=== Provided records ===

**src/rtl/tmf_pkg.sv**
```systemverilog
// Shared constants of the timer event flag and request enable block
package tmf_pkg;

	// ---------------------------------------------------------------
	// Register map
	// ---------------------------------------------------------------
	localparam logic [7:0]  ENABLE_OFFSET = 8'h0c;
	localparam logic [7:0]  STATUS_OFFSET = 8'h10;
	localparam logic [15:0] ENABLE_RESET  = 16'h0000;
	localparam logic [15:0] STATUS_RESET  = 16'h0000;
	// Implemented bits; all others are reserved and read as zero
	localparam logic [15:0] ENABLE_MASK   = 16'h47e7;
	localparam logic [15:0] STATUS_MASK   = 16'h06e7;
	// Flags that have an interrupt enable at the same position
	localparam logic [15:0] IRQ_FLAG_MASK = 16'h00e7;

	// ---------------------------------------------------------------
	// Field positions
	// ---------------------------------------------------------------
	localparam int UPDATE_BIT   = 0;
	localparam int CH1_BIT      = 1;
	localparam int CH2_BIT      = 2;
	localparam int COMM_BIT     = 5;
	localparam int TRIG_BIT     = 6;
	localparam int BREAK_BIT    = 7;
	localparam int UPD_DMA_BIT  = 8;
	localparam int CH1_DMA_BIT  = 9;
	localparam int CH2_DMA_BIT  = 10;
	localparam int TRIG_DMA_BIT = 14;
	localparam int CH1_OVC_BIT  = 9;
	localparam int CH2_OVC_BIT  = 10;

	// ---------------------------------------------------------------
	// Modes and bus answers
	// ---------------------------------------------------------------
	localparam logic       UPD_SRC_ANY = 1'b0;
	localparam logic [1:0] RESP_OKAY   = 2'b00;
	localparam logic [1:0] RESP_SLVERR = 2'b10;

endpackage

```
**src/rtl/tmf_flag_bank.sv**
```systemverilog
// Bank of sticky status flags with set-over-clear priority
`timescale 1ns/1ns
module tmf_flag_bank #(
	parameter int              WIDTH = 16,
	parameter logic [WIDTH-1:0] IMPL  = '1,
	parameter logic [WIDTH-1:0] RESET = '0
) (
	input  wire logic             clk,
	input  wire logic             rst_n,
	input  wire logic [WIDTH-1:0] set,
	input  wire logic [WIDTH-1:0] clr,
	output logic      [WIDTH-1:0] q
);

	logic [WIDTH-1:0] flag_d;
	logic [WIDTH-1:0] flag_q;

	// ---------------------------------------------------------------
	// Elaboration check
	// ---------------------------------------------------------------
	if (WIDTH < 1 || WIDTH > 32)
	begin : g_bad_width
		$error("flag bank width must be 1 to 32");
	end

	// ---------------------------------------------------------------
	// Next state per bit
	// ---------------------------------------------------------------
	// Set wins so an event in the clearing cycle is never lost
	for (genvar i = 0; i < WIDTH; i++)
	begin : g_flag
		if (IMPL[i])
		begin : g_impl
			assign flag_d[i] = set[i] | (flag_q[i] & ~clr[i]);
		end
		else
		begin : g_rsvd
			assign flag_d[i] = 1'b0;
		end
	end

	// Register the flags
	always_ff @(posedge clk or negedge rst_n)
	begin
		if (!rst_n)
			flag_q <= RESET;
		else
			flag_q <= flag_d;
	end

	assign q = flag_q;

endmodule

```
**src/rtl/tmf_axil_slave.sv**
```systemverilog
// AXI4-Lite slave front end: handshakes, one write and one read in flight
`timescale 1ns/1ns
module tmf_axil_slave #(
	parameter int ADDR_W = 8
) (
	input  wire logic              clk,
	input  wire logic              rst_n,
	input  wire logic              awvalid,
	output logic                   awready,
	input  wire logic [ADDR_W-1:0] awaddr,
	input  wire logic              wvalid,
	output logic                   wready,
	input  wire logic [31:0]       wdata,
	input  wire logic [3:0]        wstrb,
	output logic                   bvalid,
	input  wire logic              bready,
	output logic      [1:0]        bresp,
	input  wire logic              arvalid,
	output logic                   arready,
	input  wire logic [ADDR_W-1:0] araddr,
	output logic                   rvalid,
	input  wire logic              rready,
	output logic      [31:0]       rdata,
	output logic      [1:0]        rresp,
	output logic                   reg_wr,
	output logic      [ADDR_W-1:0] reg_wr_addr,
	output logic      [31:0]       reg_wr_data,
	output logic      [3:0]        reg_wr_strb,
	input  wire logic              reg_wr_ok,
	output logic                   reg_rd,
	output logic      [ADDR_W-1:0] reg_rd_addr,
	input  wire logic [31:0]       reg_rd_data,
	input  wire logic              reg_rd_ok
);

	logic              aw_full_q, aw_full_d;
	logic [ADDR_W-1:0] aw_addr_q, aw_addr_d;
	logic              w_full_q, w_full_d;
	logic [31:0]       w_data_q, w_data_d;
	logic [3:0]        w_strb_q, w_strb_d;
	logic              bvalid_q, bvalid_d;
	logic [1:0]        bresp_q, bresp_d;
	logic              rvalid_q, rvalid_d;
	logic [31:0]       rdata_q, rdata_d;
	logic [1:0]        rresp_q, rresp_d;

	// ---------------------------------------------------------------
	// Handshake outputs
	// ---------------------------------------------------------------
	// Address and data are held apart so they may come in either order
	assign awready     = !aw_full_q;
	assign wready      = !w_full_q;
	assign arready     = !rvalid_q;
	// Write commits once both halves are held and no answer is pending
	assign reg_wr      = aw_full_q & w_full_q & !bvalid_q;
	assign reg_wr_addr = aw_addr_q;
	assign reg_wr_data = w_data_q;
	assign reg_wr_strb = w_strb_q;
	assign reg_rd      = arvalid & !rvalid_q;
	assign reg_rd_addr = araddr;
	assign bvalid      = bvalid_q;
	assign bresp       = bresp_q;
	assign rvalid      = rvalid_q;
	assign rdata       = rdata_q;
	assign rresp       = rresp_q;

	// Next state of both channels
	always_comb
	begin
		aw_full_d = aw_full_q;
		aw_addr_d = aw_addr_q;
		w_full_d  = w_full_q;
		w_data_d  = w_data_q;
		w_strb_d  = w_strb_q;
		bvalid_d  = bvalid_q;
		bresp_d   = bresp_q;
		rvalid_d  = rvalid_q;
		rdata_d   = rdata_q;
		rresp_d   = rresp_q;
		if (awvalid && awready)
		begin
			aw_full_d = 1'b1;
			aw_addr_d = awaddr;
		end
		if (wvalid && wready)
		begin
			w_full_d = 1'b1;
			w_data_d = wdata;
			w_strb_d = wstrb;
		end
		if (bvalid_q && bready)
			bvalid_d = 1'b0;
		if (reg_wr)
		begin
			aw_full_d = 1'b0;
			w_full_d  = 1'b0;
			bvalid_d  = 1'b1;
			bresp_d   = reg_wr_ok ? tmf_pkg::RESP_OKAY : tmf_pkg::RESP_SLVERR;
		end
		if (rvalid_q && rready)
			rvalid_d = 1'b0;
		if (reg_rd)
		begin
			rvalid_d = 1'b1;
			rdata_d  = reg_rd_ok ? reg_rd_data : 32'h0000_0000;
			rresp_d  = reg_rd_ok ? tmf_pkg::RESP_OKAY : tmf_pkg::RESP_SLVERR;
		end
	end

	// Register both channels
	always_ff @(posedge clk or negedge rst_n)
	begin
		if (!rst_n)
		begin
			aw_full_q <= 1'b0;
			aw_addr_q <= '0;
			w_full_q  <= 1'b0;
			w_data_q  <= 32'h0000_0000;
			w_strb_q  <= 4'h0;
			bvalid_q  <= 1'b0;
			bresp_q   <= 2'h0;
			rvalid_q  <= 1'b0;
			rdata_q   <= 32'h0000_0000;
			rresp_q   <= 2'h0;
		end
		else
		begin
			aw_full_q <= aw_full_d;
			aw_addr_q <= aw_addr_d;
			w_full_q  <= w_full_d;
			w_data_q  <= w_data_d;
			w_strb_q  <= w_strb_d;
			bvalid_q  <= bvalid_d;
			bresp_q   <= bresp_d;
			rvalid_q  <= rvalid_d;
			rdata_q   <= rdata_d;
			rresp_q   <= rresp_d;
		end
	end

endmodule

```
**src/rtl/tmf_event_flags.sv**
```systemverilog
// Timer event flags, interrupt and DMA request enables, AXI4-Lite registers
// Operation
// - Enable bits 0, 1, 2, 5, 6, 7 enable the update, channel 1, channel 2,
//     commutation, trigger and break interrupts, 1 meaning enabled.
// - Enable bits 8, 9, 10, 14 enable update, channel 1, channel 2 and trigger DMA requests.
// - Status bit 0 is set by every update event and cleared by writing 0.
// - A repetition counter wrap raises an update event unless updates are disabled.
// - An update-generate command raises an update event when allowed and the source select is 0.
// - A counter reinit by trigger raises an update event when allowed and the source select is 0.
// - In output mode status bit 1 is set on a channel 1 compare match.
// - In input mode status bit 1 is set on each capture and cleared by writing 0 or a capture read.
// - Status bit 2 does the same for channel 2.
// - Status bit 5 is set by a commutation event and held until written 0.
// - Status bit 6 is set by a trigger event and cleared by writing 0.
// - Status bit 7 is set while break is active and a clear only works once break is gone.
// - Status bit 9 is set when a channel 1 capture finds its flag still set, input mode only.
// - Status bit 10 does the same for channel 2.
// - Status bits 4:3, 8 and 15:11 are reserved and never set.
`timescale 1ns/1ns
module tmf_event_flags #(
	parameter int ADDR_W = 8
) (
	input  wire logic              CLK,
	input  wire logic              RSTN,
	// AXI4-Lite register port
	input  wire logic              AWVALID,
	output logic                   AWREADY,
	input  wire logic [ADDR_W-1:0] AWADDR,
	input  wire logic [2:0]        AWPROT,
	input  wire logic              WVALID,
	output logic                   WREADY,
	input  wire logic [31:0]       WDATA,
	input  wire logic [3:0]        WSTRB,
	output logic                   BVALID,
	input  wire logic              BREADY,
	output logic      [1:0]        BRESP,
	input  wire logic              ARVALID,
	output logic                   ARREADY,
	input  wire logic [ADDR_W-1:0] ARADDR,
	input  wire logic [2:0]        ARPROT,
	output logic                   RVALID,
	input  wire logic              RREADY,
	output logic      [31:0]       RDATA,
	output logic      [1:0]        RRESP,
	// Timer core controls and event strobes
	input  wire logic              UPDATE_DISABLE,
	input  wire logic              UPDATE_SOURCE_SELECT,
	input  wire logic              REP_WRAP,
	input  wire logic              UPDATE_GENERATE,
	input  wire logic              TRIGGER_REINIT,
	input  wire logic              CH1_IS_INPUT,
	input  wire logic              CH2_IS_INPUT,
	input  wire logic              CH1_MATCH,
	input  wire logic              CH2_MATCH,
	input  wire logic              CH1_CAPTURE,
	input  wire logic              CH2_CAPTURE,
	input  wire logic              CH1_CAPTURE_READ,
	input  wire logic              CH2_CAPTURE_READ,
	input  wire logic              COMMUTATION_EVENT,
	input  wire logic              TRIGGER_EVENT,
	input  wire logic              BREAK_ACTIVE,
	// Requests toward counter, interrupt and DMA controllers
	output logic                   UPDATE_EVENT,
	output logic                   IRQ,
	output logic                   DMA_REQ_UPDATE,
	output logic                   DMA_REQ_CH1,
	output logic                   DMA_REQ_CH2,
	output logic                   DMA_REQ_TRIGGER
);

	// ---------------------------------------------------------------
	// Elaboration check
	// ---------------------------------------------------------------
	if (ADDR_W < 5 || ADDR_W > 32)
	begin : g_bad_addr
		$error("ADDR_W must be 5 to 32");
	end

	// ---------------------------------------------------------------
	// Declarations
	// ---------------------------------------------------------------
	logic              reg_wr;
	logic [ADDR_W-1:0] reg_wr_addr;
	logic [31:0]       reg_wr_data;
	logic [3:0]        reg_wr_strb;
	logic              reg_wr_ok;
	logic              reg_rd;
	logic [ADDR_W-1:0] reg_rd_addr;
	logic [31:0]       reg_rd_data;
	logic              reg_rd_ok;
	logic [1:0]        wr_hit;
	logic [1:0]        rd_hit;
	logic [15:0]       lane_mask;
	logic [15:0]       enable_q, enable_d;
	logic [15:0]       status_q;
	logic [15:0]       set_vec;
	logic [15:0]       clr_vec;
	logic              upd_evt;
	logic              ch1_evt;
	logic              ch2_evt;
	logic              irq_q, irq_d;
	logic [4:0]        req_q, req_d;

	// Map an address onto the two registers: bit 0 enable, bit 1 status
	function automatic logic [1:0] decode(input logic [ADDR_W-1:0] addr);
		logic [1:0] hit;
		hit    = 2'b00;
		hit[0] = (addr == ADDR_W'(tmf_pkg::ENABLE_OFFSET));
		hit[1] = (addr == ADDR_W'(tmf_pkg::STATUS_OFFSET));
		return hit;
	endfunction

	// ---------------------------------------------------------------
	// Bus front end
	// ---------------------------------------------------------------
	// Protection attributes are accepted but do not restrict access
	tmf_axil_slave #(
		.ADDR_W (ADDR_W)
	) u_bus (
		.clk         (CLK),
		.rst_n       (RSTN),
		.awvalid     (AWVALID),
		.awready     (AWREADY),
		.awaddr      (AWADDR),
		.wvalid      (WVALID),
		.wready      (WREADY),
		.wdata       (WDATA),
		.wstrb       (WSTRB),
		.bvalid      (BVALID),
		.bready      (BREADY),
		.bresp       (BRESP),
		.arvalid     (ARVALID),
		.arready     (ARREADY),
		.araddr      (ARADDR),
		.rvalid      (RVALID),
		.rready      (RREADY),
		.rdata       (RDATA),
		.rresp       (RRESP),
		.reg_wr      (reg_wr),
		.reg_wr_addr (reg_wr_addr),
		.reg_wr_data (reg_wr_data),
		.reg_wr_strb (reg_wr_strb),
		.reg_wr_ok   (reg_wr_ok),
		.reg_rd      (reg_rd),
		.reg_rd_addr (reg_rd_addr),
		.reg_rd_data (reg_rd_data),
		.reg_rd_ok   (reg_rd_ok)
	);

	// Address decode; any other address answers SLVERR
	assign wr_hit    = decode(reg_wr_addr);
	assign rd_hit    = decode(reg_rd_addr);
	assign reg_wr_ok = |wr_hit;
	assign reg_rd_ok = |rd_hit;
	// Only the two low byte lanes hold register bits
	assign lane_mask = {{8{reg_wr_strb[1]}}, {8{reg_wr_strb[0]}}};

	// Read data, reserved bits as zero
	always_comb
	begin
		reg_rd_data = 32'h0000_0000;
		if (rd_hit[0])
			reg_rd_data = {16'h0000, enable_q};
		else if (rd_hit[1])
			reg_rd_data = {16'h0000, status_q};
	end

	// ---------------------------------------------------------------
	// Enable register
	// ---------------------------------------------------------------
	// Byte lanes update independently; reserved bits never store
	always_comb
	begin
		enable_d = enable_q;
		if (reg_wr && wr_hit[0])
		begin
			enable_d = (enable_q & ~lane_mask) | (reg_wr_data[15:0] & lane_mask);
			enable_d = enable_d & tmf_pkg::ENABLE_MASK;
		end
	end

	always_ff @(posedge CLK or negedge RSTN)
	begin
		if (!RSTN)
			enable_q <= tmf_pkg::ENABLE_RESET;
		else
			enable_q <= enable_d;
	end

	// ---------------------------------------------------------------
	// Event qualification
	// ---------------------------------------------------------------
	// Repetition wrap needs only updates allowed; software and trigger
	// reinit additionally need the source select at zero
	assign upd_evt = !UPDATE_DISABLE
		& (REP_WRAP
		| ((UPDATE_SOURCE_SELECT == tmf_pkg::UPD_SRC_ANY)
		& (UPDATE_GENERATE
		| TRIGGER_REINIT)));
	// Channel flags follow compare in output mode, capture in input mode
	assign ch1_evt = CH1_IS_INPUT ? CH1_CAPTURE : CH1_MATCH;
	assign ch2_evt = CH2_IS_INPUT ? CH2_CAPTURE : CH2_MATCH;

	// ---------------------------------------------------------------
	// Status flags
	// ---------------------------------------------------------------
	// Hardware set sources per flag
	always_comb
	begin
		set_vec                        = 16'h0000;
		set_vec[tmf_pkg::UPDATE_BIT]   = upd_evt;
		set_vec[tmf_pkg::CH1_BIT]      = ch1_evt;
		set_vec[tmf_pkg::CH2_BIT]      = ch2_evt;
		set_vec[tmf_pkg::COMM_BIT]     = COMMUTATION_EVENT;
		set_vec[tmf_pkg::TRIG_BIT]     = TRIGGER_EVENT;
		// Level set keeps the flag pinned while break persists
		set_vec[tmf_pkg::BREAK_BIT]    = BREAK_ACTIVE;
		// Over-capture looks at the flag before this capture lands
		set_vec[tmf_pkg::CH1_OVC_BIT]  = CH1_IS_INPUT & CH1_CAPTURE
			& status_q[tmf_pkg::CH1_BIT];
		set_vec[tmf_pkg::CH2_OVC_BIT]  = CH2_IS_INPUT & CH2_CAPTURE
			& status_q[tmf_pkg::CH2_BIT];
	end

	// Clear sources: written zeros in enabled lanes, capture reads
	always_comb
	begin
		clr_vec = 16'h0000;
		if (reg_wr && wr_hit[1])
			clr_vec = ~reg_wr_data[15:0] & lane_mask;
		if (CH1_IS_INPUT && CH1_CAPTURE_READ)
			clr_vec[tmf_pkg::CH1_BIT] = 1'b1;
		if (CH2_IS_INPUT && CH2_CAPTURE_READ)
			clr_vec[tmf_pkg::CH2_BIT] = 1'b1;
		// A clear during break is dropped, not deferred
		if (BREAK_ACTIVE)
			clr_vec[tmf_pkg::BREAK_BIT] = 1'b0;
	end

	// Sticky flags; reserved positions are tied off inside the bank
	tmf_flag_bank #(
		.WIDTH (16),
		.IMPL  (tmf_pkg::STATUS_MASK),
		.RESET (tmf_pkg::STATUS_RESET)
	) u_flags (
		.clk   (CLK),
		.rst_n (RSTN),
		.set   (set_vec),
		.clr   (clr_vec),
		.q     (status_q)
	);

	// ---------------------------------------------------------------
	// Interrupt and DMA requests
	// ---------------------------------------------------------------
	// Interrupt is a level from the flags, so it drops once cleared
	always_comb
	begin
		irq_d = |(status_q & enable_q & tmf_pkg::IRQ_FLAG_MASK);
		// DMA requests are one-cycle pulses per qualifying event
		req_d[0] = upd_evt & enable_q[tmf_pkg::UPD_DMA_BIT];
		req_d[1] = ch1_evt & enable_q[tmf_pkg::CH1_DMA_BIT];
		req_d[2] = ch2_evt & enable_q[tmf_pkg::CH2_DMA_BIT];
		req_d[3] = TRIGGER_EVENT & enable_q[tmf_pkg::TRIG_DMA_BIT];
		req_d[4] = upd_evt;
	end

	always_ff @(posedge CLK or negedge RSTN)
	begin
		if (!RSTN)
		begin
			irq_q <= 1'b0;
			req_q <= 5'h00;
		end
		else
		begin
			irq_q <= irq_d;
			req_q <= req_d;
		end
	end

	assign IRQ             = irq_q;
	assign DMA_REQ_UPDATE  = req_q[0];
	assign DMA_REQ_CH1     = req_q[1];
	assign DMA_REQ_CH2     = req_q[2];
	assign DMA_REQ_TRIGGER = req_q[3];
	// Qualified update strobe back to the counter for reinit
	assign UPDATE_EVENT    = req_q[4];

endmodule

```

===

Problem statement: A single number is the whole answer here: the number of lines in the data that include "never".

Finished exercise: 3